Troubleshooting Matrix: Wetting Failures in THT
Even with perfect material compatibility, process variations occur. Use this diagnostic matrix to identify and correct common through hole soldering defects:
- Non-Wetting (Solder balls up on the lead): The base metal is oxidized or incompatible with the flux. Fix: Switch from ROL0 to REL1 flux, or verify the component leads haven't exceeded their 12-month shelf life.
- Dewetting (Solder initially coats, then retracts): Often caused by contamination (silicone off-gassing from nearby components) or excessive gold dissolution. Fix: Clean the board with high-purity IPA, and reduce tip temperature by 10°C to slow intermetallic reactions.
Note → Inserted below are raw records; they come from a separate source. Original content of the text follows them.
`src/page_pkg.sv`:
```
package page_pkg;

    // Register offsets within the paged register space
    localparam logic [7:0] CUR_PTR_OFFSET  = 8'hD0;
    localparam logic [7:0] STK_PTR_OFFSET  = 8'hD1;
    localparam logic [7:0] IDX_PTR_OFFSET  = 8'hD3;
    localparam logic [7:0] MOVE_RD_OFFSET  = 8'hD4;
    localparam logic [7:0] MOVE_WR_OFFSET  = 8'hD5;
    localparam logic [7:0] SCRATCH_BASE    = 8'h60;
    localparam logic [7:0] SCRATCH_MASK    = 8'hFC;
    localparam logic [7:0] FLAG_OFFSET     = 8'hF7;

    // Field positions and reset values
    localparam int         MODE_LSB        = 6;
    localparam int         PAGE_W          = 3;
    localparam logic [7:0] PTR_RESET       = 8'h00;
    localparam logic [7:0] FLAG_RESET      = 8'h00;
    localparam logic [7:0] DATA_RESET      = 8'h00;
    localparam logic [7:0] PAGE_FIELD_MASK = 8'h07;
    localparam logic [2:0] PAGE_ZERO       = 3'h0;
    localparam int         SCRATCH_COUNT   = 4;

    // Page-mode encodings
    localparam logic [1:0] MODE_PAGE0      = 2'h0;
    localparam logic [1:0] MODE_STACK_IDX  = 2'h1;
    localparam logic [1:0] MODE_CUR_IDX    = 2'h2;
    localparam logic [1:0] MODE_CUR_STACK  = 2'h3;

    // Kind of SRAM access made by the core
    typedef enum logic [2:0] {
        ACC_NORMAL,
        ACC_INDEXED,
        ACC_STACK,
        ACC_MOVE_PTR,
        ACC_MOVE_READ,
        ACC_MOVE_WRITE
    } access_kind_t;

    // Access request from the core
    typedef struct packed {
        logic         valid;
        access_kind_t kind;
        logic [7:0]   addr;
    } sram_req_t;

    // Physical SRAM address: page above in-page offset
    typedef struct packed {
        logic       valid;
        logic [2:0] page;
        logic [7:0] offset;
    } sram_addr_t;

    // Register bus request
    typedef struct packed {
        logic       wr;
        logic       rd;
        logic [7:0] addr;
        logic [7:0] wdata;
    } reg_req_t;

    // Page pointer set handed to the selector
    typedef struct packed {
        logic [2:0] cur;
        logic [2:0] stk;
        logic [2:0] idx;
        logic [2:0] mvr;
        logic [2:0] mvw;
    } page_ptrs_t;

endpackage

```
`src/page_flag_reg.sv`:
```
`timescale 1ns/1ps
// Flag register holding the page-mode bits, with interrupt save and restore
module page_flag_reg (
    // Clock and reset
    input  wire logic       ref_clk,
    input  wire logic       srst,
    // Software write
    input  wire logic       flag_wr,
    input  wire logic [7:0] flag_wdata,
    // Interrupt entry and return
    input  wire logic       irq_entry,
    input  wire logic       irq_return,
    input  wire logic [7:0] restore_value,
    // State
    output logic      [7:0] flag,
    output logic      [7:0] saved_flag
);
    import page_pkg::*;

    logic [7:0] next_flag;
    logic [7:0] next_saved_flag;

    // Entry saves then clears; return restores; return outranks software write
    always_comb begin
        next_flag       = flag;
        next_saved_flag = saved_flag;
        if (irq_entry) begin
            next_saved_flag = flag;
            next_flag       = FLAG_RESET;
        end else if (irq_return) begin
            next_flag = restore_value;
        end else if (flag_wr) begin
            next_flag = flag_wdata;
        end
    end

    // Register update
    always_ff @(posedge ref_clk) begin
        if (srst) begin
            flag       <= FLAG_RESET;
            saved_flag <= FLAG_RESET;
        end else begin
            flag       <= next_flag;
            saved_flag <= next_saved_flag;
        end
    end
endmodule

```
`src/page_select.sv`:
```
`timescale 1ns/1ps
// Combinational page selection for one SRAM access
module page_select (
    // Inputs
    input  wire page_pkg::sram_req_t  req,
    input  wire logic [1:0]           page_mode_bits,
    input  wire page_pkg::page_ptrs_t ptrs,
    // Output
    output page_pkg::sram_addr_t      phys
);
    import page_pkg::*;

    // Indexed page from the page-mode bits
    function automatic logic [2:0] indexed_page(input logic [1:0] m, input page_ptrs_t p);
        case (m)
            MODE_PAGE0:     indexed_page = PAGE_ZERO;
            MODE_STACK_IDX: indexed_page = p.stk;
            MODE_CUR_IDX:   indexed_page = p.idx;
            default:        indexed_page = p.stk;
        endcase
    endfunction

    // Page chosen by access kind
    always_comb begin
        phys.valid  = req.valid;
        phys.offset = req.addr;
        case (req.kind)
            ACC_STACK:      phys.page = ptrs.stk;
            ACC_INDEXED:    phys.page = indexed_page(page_mode_bits, ptrs);
            ACC_MOVE_READ:  phys.page = ptrs.mvr;
            ACC_MOVE_WRITE: phys.page = ptrs.mvw;
            default:        phys.page = page_mode_bits[1] ? ptrs.cur : PAGE_ZERO;
        endcase
    end
endmodule

```
`src/sram_page_select.sv`:
```
// Design decision made here: strobed register access.
`timescale 1ns/1ps
// Contract
// - Indexed SRAM page: 00 page 0, 01 stack, 10 index, 11 stack pointer.
// - Normal accesses use current page only in modes 10 and 11.
// - Reset clears page mode to 00, acting like one 256-byte page.
// - Interrupt entry saves flag register then clears it to mode 00.
// - Interrupt return restores saved flags; page pointers are not restored.
// - Indexed register-space accesses are never paged.
// - Four 8-bit scratch registers, read/write, independent of bank.
// - Leading x address means any bank; trailing x means several instances.
// - Current page pointer: three bits, reset zero, selects normal page.
// - Current page pointer never affects indexed or stack accesses.
// - Move pointer byte is fetched and written back like a normal access: current page in modes 10 and 11, page 0 otherwise.
// - Stack page pointer resets to zero; new value used next operation.
// - Stack accesses always use the stack page pointer.
// - Index page pointer: three bits, reset zero, used only in mode 10.
// - Page pointers select one of eight pages by three low bits.
// - Stack pointer wraps 00h to FFh inside one page, no carry.
// - Move data access uses read or write move pointer, ignoring mode.
module sram_page_select (
    // Clock and reset
    input  wire logic                 ref_clk,
    input  wire logic                 srst,
    // Register port
    input  wire logic                 reg_bank,
    input  wire page_pkg::reg_req_t   reg_req,
    output logic      [7:0]           reg_rdata,
    // Core events
    input  wire logic                 irq_entry,
    input  wire logic                 irq_return,
    input  wire logic [7:0]           restore_value,
    // Core SRAM access
    input  wire page_pkg::sram_req_t  core_req,
    input  wire logic                 reg_space,
    // SRAM side
    output page_pkg::sram_addr_t      sram_addr,
    output logic      [1:0]           page_mode_bits,
    output logic      [7:0]           saved_flag
);
    import page_pkg::*;

    logic [7:0]  current_page_pointer;
    logic [7:0]  stack_page_pointer;
    logic [7:0]  index_page_pointer;
    logic [7:0]  move_read_page_pointer;
    logic [7:0]  move_write_page_pointer;
    logic [7:0]  scratch_data_regs [SCRATCH_COUNT];
    logic [7:0]  next_current_page_pointer;
    logic [7:0]  next_stack_page_pointer;
    logic [7:0]  next_index_page_pointer;
    logic [7:0]  next_move_read_page_pointer;
    logic [7:0]  next_move_write_page_pointer;
    logic [7:0]  next_scratch [SCRATCH_COUNT];
    logic [7:0]  next_reg_rdata;
    logic [7:0]  flag;
    logic        flag_wr;
    logic        paged_bank;
    page_ptrs_t  ptrs;
    sram_req_t   gated_req;
    sram_addr_t  next_sram_addr;

    // Scratch registers answer in any bank at 60h..63h
    function automatic logic is_scratch(input logic [7:0] a);
        is_scratch = (a & SCRATCH_MASK) == SCRATCH_BASE;
    endfunction

    // Low page bits of a pointer register
    function automatic logic [2:0] page_of(input logic [7:0] r);
        page_of = r[PAGE_W-1:0];
    endfunction

    // Paging registers live in bank 0; flag register in any bank
    assign paged_bank = !reg_bank;
    assign flag_wr    = reg_req.wr && reg_req.addr == FLAG_OFFSET;

    // Flag register with interrupt save and restore
    page_flag_reg u_flag (
        .ref_clk       (ref_clk),
        .srst          (srst),
        .flag_wr       (flag_wr),
        .flag_wdata    (reg_req.wdata),
        .irq_entry     (irq_entry),
        .irq_return    (irq_return),
        .restore_value (restore_value),
        .flag          (flag),
        .saved_flag    (saved_flag)
    );

    assign page_mode_bits = flag[MODE_LSB+1:MODE_LSB];

    // Pointer writes; pointers are untouched by interrupt return
    always_comb begin
        next_current_page_pointer    = current_page_pointer;
        next_stack_page_pointer      = stack_page_pointer;
        next_index_page_pointer      = index_page_pointer;
        next_move_read_page_pointer  = move_read_page_pointer;
        next_move_write_page_pointer = move_write_page_pointer;
        for (int i = 0; i < SCRATCH_COUNT; i++) begin
            next_scratch[i] = scratch_data_regs[i];
        end
        if (reg_req.wr) begin
            if (is_scratch(reg_req.addr)) begin
                next_scratch[reg_req.addr[1:0]] = reg_req.wdata;
            end else if (paged_bank) begin
                case (reg_req.addr)
                    CUR_PTR_OFFSET: next_current_page_pointer    = reg_req.wdata & PAGE_FIELD_MASK;
                    STK_PTR_OFFSET: next_stack_page_pointer      = reg_req.wdata & PAGE_FIELD_MASK;
                    IDX_PTR_OFFSET: next_index_page_pointer      = reg_req.wdata & PAGE_FIELD_MASK;
                    MOVE_RD_OFFSET: next_move_read_page_pointer  = reg_req.wdata & PAGE_FIELD_MASK;
                    MOVE_WR_OFFSET: next_move_write_page_pointer = reg_req.wdata & PAGE_FIELD_MASK;
                    default: ;
                endcase
            end
        end
    end

    // Read data, valid the cycle after the read strobe
    always_comb begin
        next_reg_rdata = 8'h00;
        if (reg_req.rd) begin
            if (is_scratch(reg_req.addr)) begin
                next_reg_rdata = scratch_data_regs[reg_req.addr[1:0]];
            end else if (reg_req.addr == FLAG_OFFSET) begin
                next_reg_rdata = flag;
            end else if (paged_bank) begin
                case (reg_req.addr)
                    CUR_PTR_OFFSET: next_reg_rdata = current_page_pointer;
                    STK_PTR_OFFSET: next_reg_rdata = stack_page_pointer;
                    IDX_PTR_OFFSET: next_reg_rdata = index_page_pointer;
                    MOVE_RD_OFFSET: next_reg_rdata = move_read_page_pointer;
                    MOVE_WR_OFFSET: next_reg_rdata = move_write_page_pointer;
                    default:       next_reg_rdata = 8'h00;
                endcase
            end
        end
    end

    // Register state
    always_ff @(posedge ref_clk) begin
        if (srst) begin
            current_page_pointer    <= PTR_RESET;
            stack_page_pointer      <= PTR_RESET;
            index_page_pointer      <= PTR_RESET;
            move_read_page_pointer  <= PTR_RESET;
            move_write_page_pointer <= PTR_RESET;
            for (int i = 0; i < SCRATCH_COUNT; i++) begin
                scratch_data_regs[i] <= DATA_RESET;
            end
            reg_rdata <= DATA_RESET;
        end else begin
            current_page_pointer    <= next_current_page_pointer;
            stack_page_pointer      <= next_stack_page_pointer;
            index_page_pointer      <= next_index_page_pointer;
            move_read_page_pointer  <= next_move_read_page_pointer;
            move_write_page_pointer <= next_move_write_page_pointer;
            for (int i = 0; i < SCRATCH_COUNT; i++) begin
                scratch_data_regs[i] <= next_scratch[i];
            end
            reg_rdata <= next_reg_rdata;
        end
    end

    // Three low bits choose one of eight pages
    always_comb begin
        ptrs.cur = page_of(current_page_pointer);
        ptrs.stk = page_of(stack_page_pointer);
        ptrs.idx = page_of(index_page_pointer);
        ptrs.mvr = page_of(move_read_page_pointer);
        ptrs.mvw = page_of(move_write_page_pointer);
    end

    // Register-space accesses never reach the paged SRAM
    always_comb begin
        gated_req       = core_req;
        gated_req.valid = core_req.valid && !reg_space;
    end

    // Page selection; stack offset is the 8-bit pointer, so it wraps in page
    page_select u_select (
        .req            (gated_req),
        .page_mode_bits (page_mode_bits),
        .ptrs           (ptrs),
        .phys           (next_sram_addr)
    );

    // Registered SRAM address
    always_ff @(posedge ref_clk) begin
        if (srst) begin
            sram_addr <= '0;
        end else begin
            sram_addr <= next_sram_addr;
        end
    end
endmodule

```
- Icicles / Bridging on the Exit Side: The solder's surface tension failed to break away from the iron tip. Fix: Use a slightly smaller tip geometry to reduce the contact area, and apply fresh flux-cored wire directly to the joint (not the iron tip) during withdrawal.
- Incomplete Barrel Fill (Fails IPC Class 3 75% requirement): The thermal mass of the component lead acted as a heat sink, freezing the solder before it wicked to the top. Fix: Pre-heat the PCB to 100°C to reduce the delta-T, and apply the iron to the component lead and the barrel wall simultaneously for 1.5 seconds before feeding the solder wire.
Final Thoughts on Material Synergy
Successful through hole soldering in 2026 is not about brute-forcing heat into a joint; it is about orchestrating a precise metallurgical dance. By matching your PCB surface finish to the correct alloy (like SN100C for ENIG), selecting the appropriate flux activators for the specific oxidation level, and utilizing heavy-duty iron-plated tips to survive the thermal demands of lead-free THT, you ensure joints that will survive decades of mechanical and thermal stress. Always consult your specific material datasheets and adhere to IPC-A-610 visual inspection criteria to validate your compatibility matrix.